>>

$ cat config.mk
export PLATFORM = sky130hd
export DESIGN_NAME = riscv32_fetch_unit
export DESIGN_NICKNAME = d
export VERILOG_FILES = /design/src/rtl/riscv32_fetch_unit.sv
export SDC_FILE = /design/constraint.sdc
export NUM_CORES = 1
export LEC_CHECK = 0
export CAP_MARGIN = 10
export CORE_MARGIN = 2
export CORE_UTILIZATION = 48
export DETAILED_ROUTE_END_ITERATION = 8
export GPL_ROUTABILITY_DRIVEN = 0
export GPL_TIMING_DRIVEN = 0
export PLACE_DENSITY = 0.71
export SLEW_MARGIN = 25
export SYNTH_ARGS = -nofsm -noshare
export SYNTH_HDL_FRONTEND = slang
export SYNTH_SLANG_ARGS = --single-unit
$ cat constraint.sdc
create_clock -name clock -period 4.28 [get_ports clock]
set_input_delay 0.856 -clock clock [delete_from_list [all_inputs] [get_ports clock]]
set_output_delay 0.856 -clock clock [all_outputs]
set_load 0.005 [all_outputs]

<<

▸ **WHAT IS NEEDED**: What is needed here is a word-for-word copy of the whole listing.

▸ **ANSWER TO THIS PROBLEM**:
$ cat config.mk
export PLATFORM = sky130hd
export DESIGN_NAME = riscv32_fetch_unit
export DESIGN_NICKNAME = d
export VERILOG_FILES = /design/src/rtl/riscv32_fetch_unit.sv
export SDC_FILE = /design/constraint.sdc
export NUM_CORES = 1
export LEC_CHECK = 0
export CAP_MARGIN = 10
export CORE_MARGIN = 2
export CORE_UTILIZATION = 48
export DETAILED_ROUTE_END_ITERATION = 8
export GPL_ROUTABILITY_DRIVEN = 0
export GPL_TIMING_DRIVEN = 0
export PLACE_DENSITY = 0.71
export SLEW_MARGIN = 25
export SYNTH_ARGS = -nofsm -noshare
export SYNTH_HDL_FRONTEND = slang
export SYNTH_SLANG_ARGS = --single-unit
$ cat constraint.sdc
create_clock -name clock -period 4.28 [get_ports clock]
set_input_delay 0.856 -clock clock [delete_from_list [all_inputs] [get_ports clock]]
set_output_delay 0.856 -clock clock [all_outputs]
set_load 0.005 [all_outputs]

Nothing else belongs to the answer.